** Excerpted records follows **

--- src/hbus_fsm.sv ---
`include "hbus_config.svh"

module hbus_fsm (
  input  logic                    clk,
  input  logic                    hbus_rst,
  input  hbus_pkg::hbus_cmd_t     cmd_i,
  input  logic                    cmd_empty_i,
  input  logic                    hbus_ready_i,
  input  logic                    hbus_valid_i,
  input  logic                    hbus_busy_i,
  input  logic                    last_i,
  output logic                    cmd_pop_o,
  output logic                    tx_pop_o,
  output logic                    rx_push_o,
  output logic                    cnt_load_o,
  output logic                    cnt_dec_o,
  output logic [`HBUS_ADDR_W-1:0] hbus_adr_o,
  output logic                    hbus_rrq_o,
  output logic                    hbus_wrq_o,
  hbus_shift_if.fsm               shift
);
  import hbus_pkg::*;

  hbus_state_e state;
  logic        take_cmd;

  // A command starts only while the memory is free
  assign take_cmd = (state == IDLE) && !cmd_empty_i && !hbus_busy_i;

  always_comb begin
    cmd_pop_o        = 1'b0;
    tx_pop_o         = 1'b0;
    rx_push_o        = 1'b0;
    cnt_load_o       = 1'b0;
    cnt_dec_o        = 1'b0;
    shift.load_tx    = 1'b0;
    shift.shift_tx   = 1'b0;
    shift.capture_rx = 1'b0;
    shift.clear_rx   = 1'b0;
    case (state)
      IDLE: begin
        if (take_cmd) begin
          cmd_pop_o      = 1'b1;
          cnt_load_o     = 1'b1;
          tx_pop_o       = cmd_i.is_write;
          shift.load_tx  = cmd_i.is_write;
          shift.clear_rx = !cmd_i.is_write;
        end
      end
      WRITE: begin
        cnt_dec_o      = hbus_ready_i;
        shift.shift_tx = hbus_ready_i;
      end
      READ: begin
        cnt_dec_o        = hbus_valid_i;
        shift.capture_rx = hbus_valid_i;
      end
      PUSH: rx_push_o = 1'b1;
      default: ;
    endcase
  end

  always_ff @(posedge clk or posedge hbus_rst) begin
    if (hbus_rst) begin
      state      <= IDLE;
      hbus_rrq_o <= 1'b0;
      hbus_wrq_o <= 1'b0;
    end else begin
      case (state)
        IDLE: begin
          if (take_cmd && cmd_i.is_write) begin
            state      <= WRITE;
            hbus_wrq_o <= 1'b1;
          end else if (take_cmd) begin
            state      <= READ;
            hbus_rrq_o <= 1'b1;
          end
        end
        WRITE: begin
          // Request drops on the edge that takes the last beat
          if (hbus_ready_i && last_i) begin
            state      <= IDLE;
            hbus_wrq_o <= 1'b0;
          end
        end
        READ: begin
          if (hbus_valid_i && last_i) begin
            state      <= PUSH;
            hbus_rrq_o <= 1'b0;
          end
        end
        PUSH:    state <= IDLE;
        default: state <= IDLE;
      endcase
    end
  end

  // Address held for the whole transfer
  always_ff @(posedge clk) begin
    if (take_cmd) begin
      hbus_adr_o <= cmd_i.addr;
    end
  end

endmodule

** End of Excerpted records **

Repeat every record above precisely.

Your response ->
--- src/hbus_fsm.sv ---
`include "hbus_config.svh"

module hbus_fsm (
  input  logic                    clk,
  input  logic                    hbus_rst,
  input  hbus_pkg::hbus_cmd_t     cmd_i,
  input  logic                    cmd_empty_i,
  input  logic                    hbus_ready_i,
  input  logic                    hbus_valid_i,
  input  logic                    hbus_busy_i,
  input  logic                    last_i,
  output logic                    cmd_pop_o,
  output logic                    tx_pop_o,
  output logic                    rx_push_o,
  output logic                    cnt_load_o,
  output logic                    cnt_dec_o,
  output logic [`HBUS_ADDR_W-1:0] hbus_adr_o,
  output logic                    hbus_rrq_o,
  output logic                    hbus_wrq_o,
  hbus_shift_if.fsm               shift
);
  import hbus_pkg::*;

  hbus_state_e state;
  logic        take_cmd;

  // A command starts only while the memory is free
  assign take_cmd = (state == IDLE) && !cmd_empty_i && !hbus_busy_i;

  always_comb begin
    cmd_pop_o        = 1'b0;
    tx_pop_o         = 1'b0;
    rx_push_o        = 1'b0;
    cnt_load_o       = 1'b0;
    cnt_dec_o        = 1'b0;
    shift.load_tx    = 1'b0;
    shift.shift_tx   = 1'b0;
    shift.capture_rx = 1'b0;
    shift.clear_rx   = 1'b0;
    case (state)
      IDLE: begin
        if (take_cmd) begin
          cmd_pop_o      = 1'b1;
          cnt_load_o     = 1'b1;
          tx_pop_o       = cmd_i.is_write;
          shift.load_tx  = cmd_i.is_write;
          shift.clear_rx = !cmd_i.is_write;
        end
      end
      WRITE: begin
        cnt_dec_o      = hbus_ready_i;
        shift.shift_tx = hbus_ready_i;
      end
      READ: begin
        cnt_dec_o        = hbus_valid_i;
        shift.capture_rx = hbus_valid_i;
      end
      PUSH: rx_push_o = 1'b1;
      default: ;
    endcase
  end

  always_ff @(posedge clk or posedge hbus_rst) begin
    if (hbus_rst) begin
      state      <= IDLE;
      hbus_rrq_o <= 1'b0;
      hbus_wrq_o <= 1'b0;
    end else begin
      case (state)
        IDLE: begin
          if (take_cmd && cmd_i.is_write) begin
            state      <= WRITE;
            hbus_wrq_o <= 1'b1;
          end else if (take_cmd) begin
            state      <= READ;
            hbus_rrq_o <= 1'b1;
          end
        end
        WRITE: begin
          // Request drops on the edge that takes the last beat
          if (hbus_ready_i && last_i) begin
            state      <= IDLE;
            hbus_wrq_o <= 1'b0;
          end
        end
        READ: begin
          if (hbus_valid_i && last_i) begin
            state      <= PUSH;
            hbus_rrq_o <= 1'b0;
          end
        end
        PUSH:    state <= IDLE;
        default: state <= IDLE;
      endcase
    end
  end

  // Address held for the whole transfer
  always_ff @(posedge clk) begin
    if (take_cmd) begin
      hbus_adr_o <= cmd_i.addr;
    end
  end

endmodule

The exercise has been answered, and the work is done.